> [Goal of the exercise] Find every line of the data below that has "metal" in it. Reply with the number only.

Given information below:

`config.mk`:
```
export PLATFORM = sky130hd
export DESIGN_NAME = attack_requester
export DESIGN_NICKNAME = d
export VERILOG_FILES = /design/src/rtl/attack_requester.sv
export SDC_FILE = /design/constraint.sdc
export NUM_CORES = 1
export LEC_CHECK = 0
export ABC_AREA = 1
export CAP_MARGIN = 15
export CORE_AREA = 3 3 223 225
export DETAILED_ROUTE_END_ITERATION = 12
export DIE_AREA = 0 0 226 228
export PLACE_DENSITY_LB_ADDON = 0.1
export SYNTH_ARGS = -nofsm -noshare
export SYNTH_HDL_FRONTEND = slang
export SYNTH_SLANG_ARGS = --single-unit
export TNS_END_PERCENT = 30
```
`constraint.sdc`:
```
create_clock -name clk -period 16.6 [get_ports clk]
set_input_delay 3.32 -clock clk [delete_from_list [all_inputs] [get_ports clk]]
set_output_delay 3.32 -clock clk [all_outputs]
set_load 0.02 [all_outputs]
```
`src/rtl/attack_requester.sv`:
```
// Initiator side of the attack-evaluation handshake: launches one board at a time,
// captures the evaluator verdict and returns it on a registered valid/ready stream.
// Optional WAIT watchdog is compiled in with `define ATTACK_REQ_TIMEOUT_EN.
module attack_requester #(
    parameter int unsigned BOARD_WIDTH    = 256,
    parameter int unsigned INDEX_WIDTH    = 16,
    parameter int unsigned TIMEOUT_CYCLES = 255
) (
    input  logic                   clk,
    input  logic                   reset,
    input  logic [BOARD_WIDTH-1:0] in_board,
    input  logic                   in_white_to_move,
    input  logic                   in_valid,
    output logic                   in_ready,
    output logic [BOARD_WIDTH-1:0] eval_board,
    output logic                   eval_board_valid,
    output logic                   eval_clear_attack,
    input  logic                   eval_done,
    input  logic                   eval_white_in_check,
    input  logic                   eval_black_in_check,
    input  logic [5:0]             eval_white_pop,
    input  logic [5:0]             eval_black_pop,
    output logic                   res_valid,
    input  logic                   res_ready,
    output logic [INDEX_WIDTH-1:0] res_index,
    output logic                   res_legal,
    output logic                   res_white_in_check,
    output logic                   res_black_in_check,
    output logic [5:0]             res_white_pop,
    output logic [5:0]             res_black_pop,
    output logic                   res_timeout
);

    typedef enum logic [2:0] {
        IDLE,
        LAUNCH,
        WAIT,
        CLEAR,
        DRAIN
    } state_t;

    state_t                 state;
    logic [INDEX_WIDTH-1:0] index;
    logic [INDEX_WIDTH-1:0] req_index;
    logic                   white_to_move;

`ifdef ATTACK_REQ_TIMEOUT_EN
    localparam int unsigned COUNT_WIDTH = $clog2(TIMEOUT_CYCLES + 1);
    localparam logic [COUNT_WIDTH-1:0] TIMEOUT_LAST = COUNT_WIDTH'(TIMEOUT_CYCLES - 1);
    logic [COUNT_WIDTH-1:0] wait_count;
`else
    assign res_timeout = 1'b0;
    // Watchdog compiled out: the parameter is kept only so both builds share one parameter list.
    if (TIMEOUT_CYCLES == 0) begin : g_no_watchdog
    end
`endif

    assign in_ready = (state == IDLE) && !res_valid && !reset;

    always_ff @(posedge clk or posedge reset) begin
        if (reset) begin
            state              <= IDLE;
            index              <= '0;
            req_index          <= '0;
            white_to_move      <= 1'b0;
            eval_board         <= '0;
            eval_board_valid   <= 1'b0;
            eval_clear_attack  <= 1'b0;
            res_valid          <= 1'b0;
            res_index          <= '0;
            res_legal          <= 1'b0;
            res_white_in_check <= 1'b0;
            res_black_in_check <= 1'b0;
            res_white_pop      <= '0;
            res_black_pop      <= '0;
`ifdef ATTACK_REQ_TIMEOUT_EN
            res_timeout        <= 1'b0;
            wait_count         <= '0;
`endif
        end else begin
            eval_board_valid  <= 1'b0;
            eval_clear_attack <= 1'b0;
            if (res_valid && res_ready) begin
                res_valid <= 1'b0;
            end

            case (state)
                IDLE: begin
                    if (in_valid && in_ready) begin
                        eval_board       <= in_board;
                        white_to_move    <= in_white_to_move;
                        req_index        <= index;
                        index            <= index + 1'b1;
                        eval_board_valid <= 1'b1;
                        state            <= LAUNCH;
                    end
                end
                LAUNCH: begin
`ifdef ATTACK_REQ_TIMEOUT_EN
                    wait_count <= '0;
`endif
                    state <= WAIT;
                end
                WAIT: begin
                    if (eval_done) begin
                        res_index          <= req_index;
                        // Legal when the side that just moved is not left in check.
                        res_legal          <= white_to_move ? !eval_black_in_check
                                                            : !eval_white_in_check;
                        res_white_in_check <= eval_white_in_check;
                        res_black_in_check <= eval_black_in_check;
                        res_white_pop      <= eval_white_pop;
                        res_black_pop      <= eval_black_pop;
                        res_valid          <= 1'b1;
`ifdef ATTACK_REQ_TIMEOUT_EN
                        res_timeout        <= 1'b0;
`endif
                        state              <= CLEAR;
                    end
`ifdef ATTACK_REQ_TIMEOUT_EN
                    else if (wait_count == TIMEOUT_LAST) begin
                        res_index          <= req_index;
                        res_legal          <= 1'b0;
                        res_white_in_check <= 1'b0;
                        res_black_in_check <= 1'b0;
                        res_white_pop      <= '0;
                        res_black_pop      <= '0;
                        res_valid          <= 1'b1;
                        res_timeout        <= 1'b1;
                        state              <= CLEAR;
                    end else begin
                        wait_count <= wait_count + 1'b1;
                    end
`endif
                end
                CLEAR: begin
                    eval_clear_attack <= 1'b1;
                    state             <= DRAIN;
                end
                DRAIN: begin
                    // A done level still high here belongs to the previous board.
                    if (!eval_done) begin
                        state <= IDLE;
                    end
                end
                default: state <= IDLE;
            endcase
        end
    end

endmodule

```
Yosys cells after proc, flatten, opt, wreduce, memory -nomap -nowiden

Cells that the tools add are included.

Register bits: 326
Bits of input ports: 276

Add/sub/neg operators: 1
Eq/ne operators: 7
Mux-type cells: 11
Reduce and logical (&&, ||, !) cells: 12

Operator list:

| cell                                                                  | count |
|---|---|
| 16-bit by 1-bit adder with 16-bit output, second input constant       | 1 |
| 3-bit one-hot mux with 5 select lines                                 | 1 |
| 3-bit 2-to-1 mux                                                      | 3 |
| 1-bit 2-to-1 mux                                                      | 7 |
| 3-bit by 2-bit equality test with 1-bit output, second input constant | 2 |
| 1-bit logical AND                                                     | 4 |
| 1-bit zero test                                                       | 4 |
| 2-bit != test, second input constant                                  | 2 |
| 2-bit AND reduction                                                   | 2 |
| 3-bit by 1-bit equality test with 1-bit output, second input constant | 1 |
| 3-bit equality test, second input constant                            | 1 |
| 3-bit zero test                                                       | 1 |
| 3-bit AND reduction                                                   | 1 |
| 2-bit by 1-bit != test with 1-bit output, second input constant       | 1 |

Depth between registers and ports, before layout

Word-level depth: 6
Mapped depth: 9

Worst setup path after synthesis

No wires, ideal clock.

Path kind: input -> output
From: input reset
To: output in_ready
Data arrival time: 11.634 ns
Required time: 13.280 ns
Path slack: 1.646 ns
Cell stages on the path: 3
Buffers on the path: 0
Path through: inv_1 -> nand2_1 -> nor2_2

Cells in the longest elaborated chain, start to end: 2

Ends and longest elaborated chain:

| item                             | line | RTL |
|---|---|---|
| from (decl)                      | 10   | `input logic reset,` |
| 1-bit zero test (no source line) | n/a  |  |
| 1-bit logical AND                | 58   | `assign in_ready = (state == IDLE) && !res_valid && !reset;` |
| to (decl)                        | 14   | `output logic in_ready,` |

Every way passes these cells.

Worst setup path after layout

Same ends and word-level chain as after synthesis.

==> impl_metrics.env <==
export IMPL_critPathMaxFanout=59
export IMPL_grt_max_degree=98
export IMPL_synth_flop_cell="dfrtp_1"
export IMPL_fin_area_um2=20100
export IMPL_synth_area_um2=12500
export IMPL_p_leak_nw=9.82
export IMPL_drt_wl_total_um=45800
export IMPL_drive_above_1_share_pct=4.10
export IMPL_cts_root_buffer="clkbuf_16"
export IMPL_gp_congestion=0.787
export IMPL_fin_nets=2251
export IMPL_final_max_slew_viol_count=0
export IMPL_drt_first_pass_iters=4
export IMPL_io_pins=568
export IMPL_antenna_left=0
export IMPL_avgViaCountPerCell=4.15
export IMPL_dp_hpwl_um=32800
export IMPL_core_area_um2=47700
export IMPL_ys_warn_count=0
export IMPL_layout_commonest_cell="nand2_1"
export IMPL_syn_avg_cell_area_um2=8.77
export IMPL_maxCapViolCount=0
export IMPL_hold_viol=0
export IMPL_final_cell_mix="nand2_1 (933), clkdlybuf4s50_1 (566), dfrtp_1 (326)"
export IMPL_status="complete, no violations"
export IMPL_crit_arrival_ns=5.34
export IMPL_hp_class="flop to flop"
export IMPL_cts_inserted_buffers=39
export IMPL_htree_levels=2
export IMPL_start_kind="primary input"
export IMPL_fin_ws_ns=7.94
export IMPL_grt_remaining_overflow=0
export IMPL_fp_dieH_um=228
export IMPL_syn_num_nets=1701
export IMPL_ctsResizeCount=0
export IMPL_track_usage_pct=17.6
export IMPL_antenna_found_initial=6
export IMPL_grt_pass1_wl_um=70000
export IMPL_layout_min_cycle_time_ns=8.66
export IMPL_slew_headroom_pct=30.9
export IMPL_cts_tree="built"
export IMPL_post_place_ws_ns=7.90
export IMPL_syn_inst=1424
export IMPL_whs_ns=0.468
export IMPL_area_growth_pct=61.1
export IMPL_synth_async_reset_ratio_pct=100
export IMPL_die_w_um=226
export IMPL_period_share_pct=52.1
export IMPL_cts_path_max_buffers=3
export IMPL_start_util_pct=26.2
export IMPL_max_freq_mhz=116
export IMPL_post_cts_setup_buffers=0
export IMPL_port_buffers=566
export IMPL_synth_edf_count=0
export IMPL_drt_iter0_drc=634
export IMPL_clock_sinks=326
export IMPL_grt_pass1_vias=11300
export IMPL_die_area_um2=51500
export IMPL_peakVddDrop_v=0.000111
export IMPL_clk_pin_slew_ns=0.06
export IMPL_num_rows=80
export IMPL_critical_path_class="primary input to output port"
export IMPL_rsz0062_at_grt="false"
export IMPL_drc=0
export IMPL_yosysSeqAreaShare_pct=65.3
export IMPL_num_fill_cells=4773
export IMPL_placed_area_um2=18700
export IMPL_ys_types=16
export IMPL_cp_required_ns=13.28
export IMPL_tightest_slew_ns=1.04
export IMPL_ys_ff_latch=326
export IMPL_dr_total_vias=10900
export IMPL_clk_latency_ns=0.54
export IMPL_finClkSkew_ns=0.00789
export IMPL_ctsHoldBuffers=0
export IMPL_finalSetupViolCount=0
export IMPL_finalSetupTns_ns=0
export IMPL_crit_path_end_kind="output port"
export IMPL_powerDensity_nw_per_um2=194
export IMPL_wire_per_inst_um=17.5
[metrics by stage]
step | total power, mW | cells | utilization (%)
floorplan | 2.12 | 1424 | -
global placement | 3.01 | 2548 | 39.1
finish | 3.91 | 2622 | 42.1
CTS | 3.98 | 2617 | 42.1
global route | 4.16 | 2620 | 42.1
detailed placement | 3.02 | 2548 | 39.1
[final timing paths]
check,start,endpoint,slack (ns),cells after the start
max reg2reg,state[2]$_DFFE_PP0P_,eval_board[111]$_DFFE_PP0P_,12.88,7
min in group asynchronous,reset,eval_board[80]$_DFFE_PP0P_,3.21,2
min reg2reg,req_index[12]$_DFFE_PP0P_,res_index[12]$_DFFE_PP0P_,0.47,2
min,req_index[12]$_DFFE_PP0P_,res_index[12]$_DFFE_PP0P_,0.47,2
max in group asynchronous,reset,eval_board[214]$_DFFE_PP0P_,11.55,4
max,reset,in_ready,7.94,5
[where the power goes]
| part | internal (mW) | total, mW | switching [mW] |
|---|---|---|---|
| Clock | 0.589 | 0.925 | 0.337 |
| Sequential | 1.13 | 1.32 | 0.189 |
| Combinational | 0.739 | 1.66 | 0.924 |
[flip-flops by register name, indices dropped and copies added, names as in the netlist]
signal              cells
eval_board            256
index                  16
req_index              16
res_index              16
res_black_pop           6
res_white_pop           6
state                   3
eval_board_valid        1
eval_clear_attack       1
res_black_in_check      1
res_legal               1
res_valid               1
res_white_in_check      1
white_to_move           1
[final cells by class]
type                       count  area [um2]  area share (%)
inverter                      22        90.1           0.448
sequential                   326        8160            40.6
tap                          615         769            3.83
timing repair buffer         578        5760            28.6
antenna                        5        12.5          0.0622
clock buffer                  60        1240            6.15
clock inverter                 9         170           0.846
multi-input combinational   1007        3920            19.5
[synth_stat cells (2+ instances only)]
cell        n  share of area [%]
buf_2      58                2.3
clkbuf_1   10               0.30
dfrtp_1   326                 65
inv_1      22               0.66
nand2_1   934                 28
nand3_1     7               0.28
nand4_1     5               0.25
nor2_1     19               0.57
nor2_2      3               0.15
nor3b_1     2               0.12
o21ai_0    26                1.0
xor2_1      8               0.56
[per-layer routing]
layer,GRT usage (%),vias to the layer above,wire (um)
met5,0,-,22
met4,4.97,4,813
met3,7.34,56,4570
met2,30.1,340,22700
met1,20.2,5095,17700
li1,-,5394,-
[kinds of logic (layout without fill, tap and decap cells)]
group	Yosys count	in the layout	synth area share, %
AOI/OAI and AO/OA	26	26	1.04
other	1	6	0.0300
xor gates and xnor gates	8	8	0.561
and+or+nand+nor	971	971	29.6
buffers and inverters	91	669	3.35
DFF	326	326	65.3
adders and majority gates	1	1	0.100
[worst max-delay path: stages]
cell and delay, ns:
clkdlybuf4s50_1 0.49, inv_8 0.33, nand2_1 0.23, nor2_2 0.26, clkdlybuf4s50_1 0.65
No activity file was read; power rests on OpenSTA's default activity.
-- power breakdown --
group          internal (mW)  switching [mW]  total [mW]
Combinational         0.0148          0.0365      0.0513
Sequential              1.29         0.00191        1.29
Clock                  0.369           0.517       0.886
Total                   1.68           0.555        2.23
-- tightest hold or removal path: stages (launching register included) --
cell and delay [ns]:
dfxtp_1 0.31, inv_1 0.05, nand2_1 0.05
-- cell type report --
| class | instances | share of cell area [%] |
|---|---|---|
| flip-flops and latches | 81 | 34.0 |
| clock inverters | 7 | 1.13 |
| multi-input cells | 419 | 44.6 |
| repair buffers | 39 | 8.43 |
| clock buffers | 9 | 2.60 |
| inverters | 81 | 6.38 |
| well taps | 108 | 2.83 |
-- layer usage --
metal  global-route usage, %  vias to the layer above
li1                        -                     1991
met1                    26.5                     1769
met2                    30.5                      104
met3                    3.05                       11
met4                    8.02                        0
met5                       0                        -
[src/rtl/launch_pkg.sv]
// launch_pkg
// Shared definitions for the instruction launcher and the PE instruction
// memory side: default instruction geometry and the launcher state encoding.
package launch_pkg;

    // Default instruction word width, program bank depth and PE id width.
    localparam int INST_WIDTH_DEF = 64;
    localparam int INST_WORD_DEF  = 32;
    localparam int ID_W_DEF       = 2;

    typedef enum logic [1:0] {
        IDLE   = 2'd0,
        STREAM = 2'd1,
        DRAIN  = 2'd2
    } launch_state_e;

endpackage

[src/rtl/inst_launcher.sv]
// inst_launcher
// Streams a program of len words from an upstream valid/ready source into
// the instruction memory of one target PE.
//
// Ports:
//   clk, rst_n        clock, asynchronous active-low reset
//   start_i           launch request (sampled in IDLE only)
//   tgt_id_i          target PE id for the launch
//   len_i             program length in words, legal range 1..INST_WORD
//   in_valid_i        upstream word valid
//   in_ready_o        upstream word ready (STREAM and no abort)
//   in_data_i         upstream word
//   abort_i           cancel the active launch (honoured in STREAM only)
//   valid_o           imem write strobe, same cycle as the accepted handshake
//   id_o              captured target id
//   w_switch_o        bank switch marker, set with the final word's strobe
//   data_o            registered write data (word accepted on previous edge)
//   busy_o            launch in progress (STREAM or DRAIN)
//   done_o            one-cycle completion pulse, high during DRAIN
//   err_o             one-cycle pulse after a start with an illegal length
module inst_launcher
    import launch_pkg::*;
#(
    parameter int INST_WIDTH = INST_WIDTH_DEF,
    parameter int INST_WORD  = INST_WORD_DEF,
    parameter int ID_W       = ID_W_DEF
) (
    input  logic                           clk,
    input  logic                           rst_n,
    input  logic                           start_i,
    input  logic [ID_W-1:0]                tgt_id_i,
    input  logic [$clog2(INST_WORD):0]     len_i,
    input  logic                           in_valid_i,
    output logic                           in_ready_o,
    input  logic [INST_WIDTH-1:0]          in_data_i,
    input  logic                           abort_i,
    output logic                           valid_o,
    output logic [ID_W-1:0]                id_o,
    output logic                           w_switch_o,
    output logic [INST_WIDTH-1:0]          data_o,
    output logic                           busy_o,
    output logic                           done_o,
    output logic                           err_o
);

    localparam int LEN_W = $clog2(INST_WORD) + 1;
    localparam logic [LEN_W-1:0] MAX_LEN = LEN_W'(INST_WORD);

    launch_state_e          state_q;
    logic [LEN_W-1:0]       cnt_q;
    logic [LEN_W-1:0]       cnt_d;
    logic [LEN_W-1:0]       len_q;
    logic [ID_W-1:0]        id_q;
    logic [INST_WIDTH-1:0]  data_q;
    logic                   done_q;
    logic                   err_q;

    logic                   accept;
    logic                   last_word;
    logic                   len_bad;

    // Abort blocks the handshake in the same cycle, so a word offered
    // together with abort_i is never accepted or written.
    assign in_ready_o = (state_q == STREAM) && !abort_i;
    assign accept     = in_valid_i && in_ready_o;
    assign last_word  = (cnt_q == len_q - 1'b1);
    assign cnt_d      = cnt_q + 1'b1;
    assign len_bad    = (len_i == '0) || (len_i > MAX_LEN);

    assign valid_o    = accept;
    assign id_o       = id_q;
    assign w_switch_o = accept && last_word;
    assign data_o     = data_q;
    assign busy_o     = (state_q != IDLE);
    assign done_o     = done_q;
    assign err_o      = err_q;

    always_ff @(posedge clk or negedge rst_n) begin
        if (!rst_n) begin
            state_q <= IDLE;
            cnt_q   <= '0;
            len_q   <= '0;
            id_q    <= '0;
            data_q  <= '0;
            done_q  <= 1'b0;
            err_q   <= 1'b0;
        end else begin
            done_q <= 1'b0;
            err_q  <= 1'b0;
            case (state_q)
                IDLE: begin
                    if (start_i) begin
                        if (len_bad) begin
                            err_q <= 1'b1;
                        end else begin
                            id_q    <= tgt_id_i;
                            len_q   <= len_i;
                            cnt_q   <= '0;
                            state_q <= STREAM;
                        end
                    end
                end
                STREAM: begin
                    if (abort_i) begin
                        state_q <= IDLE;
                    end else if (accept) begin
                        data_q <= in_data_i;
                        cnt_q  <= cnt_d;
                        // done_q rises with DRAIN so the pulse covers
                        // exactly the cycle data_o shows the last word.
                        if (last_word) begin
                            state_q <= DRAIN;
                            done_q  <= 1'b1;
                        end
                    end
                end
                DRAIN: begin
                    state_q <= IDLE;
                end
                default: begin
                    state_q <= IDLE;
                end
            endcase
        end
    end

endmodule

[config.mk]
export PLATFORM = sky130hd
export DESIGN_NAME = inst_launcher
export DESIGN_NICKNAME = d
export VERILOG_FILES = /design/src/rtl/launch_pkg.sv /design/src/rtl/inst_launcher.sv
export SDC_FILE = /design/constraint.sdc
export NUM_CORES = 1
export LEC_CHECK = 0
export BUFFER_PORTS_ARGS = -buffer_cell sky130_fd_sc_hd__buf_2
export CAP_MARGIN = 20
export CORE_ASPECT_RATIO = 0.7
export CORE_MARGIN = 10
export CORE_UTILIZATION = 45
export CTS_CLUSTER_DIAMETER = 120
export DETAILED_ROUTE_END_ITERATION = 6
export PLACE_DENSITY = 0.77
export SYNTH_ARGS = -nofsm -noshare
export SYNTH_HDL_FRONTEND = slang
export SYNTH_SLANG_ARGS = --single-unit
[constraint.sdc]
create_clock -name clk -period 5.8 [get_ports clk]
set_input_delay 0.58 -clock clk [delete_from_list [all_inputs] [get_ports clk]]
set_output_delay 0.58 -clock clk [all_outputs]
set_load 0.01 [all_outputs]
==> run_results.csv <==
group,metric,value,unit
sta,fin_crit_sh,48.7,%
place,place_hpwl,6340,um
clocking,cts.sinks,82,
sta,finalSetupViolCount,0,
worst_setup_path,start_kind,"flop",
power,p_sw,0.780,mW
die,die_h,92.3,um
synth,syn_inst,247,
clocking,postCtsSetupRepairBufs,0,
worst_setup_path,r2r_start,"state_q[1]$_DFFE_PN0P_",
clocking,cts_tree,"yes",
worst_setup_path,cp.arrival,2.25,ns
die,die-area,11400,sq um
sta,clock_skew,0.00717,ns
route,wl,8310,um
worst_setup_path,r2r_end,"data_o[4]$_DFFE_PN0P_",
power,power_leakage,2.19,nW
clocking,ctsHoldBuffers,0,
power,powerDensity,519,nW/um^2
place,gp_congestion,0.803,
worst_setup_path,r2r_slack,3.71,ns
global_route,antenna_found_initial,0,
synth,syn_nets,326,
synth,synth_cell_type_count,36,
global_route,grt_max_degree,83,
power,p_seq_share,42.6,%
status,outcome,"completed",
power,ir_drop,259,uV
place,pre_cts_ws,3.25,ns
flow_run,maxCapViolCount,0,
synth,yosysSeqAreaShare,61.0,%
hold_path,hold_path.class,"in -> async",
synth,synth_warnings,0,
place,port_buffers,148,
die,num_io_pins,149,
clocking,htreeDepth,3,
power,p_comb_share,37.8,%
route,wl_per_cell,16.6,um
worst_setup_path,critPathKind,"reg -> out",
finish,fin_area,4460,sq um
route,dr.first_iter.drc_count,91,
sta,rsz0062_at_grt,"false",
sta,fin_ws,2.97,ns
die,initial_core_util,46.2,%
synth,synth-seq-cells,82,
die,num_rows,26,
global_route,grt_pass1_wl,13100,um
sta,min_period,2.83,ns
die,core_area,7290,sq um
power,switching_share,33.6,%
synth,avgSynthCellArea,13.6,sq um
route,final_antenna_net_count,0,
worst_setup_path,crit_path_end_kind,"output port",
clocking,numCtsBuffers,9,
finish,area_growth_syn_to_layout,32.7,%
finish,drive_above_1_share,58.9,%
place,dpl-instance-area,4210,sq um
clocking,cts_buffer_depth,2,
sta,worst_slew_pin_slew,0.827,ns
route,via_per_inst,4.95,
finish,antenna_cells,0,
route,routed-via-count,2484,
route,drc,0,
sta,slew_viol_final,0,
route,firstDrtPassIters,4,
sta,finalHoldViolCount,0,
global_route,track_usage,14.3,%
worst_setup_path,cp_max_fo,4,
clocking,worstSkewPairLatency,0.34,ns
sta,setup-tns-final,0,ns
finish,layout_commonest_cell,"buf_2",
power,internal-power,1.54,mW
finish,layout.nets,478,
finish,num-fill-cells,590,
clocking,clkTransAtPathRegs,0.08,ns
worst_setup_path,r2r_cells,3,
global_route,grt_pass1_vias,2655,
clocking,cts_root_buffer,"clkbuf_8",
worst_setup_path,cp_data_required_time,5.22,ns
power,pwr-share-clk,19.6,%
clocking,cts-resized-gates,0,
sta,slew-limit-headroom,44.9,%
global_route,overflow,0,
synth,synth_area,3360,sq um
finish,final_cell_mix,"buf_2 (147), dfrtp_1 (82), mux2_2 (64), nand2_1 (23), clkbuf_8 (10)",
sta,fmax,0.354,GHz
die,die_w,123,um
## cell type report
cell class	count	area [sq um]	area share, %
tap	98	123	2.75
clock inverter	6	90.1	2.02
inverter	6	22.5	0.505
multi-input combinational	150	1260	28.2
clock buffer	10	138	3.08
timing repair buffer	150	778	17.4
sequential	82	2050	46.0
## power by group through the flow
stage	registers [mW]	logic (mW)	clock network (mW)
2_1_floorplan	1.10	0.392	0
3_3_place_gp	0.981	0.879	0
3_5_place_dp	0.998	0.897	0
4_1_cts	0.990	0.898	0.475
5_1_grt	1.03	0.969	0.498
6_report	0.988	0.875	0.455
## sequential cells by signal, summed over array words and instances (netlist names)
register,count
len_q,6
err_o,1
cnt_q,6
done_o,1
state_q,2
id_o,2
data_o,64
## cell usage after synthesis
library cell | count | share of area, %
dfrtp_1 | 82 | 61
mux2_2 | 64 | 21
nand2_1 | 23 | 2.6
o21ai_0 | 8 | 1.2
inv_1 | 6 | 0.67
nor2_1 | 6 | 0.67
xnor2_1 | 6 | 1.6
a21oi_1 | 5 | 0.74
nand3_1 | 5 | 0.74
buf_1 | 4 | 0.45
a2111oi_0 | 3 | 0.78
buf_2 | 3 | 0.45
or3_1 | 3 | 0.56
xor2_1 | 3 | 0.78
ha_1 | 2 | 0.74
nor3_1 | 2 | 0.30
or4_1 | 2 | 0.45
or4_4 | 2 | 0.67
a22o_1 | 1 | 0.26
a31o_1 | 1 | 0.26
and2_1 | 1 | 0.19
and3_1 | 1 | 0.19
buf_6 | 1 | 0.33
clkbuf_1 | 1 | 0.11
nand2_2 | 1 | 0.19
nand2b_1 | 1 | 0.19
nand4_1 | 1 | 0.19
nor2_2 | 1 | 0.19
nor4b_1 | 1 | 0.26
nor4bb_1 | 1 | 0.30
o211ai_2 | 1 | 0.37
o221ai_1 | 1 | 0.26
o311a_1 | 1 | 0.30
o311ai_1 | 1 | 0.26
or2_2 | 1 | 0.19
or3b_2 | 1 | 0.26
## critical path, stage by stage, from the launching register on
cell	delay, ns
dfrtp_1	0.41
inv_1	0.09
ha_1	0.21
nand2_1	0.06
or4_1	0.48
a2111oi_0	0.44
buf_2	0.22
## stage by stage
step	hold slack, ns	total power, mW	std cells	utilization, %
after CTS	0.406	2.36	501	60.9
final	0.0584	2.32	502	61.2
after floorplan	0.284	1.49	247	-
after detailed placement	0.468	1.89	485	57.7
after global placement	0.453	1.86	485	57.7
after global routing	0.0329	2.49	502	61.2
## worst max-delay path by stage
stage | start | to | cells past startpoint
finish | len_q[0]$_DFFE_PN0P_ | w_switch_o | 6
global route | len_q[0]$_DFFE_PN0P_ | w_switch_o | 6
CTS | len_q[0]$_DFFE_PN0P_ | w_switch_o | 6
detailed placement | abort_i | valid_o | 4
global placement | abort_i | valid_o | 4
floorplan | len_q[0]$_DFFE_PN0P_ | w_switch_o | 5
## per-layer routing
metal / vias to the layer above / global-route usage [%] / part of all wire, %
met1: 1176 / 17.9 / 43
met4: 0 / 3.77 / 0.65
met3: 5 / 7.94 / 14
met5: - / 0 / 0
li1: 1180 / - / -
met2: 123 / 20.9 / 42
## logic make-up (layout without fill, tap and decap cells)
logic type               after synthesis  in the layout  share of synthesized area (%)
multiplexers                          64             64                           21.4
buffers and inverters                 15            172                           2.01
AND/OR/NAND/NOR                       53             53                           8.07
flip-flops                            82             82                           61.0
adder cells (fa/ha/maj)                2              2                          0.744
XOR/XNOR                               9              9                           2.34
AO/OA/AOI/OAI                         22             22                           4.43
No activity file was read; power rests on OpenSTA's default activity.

End of Given information.

> [Answer space] 2